Germany and "digital" payments have a history due to old reasons.
We don't appreciate its meaning anymore, but cash is literally the only anonymous payment method you can have in this lifetime, and people in Germany tend NOT to trust any entity/company/government holding your data for no particular purpose.
The downside of this is the split brain problem that you have with distributed systems: a state knows something about you that another state maybe doesn't, which leads to "interesting" things like illegal people having multiple identities in several states, etc. Weird s**.
N'ah mate, the main reason is tax fraud, not trust in data holding entities, otherwise nobody in Germany would use Google/Instagram/TikTok if they cared so much about their data privacy.
Being free to dodge the tax man is incredibly valuable for small business and individuals in Germany as a lot of wealth is built on tax fraud. That's the kind of privacy people mean.
> N'ah mate, the main reason is tax fraud, not trust in data holding entities, otherwise nobody in Germany would use Google/Instagram/TikTok if they cared so much about their data privacy.
The people who are very vocal about (data) privacy in Germany (which are quite some people, though not all) indeed typically try to avoid such services.
> We don't appreciate its meaning anymore, but cash is literally the only anonymous payment method you can have in this lifetime, and people in Germany tend NOT to trust any entity/company/government holding your data for no particular purpose.
Exactly.
This is the eperience from two dicatorships on German soil in the 20th century of which one ended less than 35 years ago (many of its crimes still have not been prosecuted).
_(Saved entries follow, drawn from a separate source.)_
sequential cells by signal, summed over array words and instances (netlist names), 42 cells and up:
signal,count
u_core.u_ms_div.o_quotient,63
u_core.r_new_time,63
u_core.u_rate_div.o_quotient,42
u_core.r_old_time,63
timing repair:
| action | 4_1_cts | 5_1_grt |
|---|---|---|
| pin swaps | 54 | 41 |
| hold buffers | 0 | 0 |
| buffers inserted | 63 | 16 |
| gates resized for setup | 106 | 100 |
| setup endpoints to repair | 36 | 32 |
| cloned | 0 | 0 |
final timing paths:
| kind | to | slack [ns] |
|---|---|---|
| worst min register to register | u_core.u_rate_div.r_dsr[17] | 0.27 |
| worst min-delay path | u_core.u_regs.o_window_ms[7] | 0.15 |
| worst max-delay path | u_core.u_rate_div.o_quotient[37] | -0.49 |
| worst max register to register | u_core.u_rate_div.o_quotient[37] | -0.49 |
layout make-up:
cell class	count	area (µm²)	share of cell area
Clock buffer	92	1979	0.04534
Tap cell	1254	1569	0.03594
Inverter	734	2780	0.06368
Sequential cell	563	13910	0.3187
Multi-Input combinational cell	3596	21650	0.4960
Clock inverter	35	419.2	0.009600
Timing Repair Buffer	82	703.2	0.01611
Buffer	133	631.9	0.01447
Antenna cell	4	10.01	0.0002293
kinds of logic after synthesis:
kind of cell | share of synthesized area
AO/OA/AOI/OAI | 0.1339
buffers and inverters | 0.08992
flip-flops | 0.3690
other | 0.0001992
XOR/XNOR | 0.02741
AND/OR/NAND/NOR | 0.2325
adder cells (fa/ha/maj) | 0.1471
File: config.mk
export PLATFORM = sky130hd
export DESIGN_NAME = modular_exponentiation_unit
export DESIGN_NICKNAME = d
export VERILOG_FILES = /design/src/sv/mee_pkg.sv /design/src/sv/mee_cfg.sv /design/src/sv/mee_modmul.sv /design/src/sv/modular_exponentiation_unit.sv
export SDC_FILE = /design/constraint.sdc
export NUM_CORES = 2
export LEC_CHECK = 0
export BUFFER_PORTS_ARGS = -buffer_cell sky130_fd_sc_hd__buf_2
export CAP_MARGIN = 20
export CELL_PAD_IN_SITES_DETAIL_PLACEMENT = 0
export CELL_PAD_IN_SITES_GLOBAL_PLACEMENT = 2
export CORE_ASPECT_RATIO = 0.9
export CORE_MARGIN = 2
export CORE_UTILIZATION = 42
export DETAILED_ROUTE_END_ITERATION = 8
export PLACE_DENSITY = 0.92
export SYNTH_ARGS = -nofsm -noshare
export SYNTH_HDL_FRONTEND = slang
export SYNTH_SLANG_ARGS = --single-unit
File: constraint.sdc
create_clock -name clk -period 37.5 [get_ports clk]
set_input_delay 0 -clock clk [delete_from_list [all_inputs] [get_ports clk]]
set_output_delay 0 -clock clk [all_outputs]
set_load 0.05 [all_outputs]
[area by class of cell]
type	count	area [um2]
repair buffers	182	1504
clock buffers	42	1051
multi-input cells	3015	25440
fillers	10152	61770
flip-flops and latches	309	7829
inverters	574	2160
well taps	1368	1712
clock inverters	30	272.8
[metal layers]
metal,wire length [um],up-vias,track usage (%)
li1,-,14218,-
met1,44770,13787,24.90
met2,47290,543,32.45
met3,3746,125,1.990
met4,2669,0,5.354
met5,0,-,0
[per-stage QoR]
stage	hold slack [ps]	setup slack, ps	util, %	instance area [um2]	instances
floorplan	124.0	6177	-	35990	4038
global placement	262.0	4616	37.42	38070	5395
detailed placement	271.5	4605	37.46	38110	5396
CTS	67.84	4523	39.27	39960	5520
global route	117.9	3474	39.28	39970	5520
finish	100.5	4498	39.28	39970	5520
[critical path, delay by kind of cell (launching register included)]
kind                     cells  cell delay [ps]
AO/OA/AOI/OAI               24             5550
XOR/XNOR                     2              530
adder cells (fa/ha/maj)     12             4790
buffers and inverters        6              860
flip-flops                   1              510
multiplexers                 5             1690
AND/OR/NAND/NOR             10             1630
There still exist lots of contemporary witnesses who can tell you what being potentially be surveilled means in the day-to-day life.
> This is the eperience from two dicatorships on German soil in the 20th century of which one ended less than 25 years ago
In comparison to the NSDAP and SED, I think calling the 15 years of CDU government under Helmut Kohl (which actually ended a bit over 25 years ago) a dictatorship is a bit too harsh... /s
Japan is ranked 4th/20th vs Germany's 23th/35th for mobile/fixed internet speed, so much better overall (and anecdotal evidence is that internet in Germany's countryside is rock bottom).
So Japan rather seems to me to _want_ to do their own thing (at least when it comes to preference for cash, although I agree that still faxing things is strange), compared to Germany which _cannot_, for various reasons.
We don't appreciate its meaning anymore, but cash is literally the only anonymous payment method you can have in this lifetime, and people in Germany tend NOT to trust any entity/company/government holding your data for no particular purpose.
The downside of this is the split brain problem that you have with distributed systems: a state knows something about you that another state maybe doesn't, which leads to "interesting" things like illegal people having multiple identities in several states, etc. Weird s**.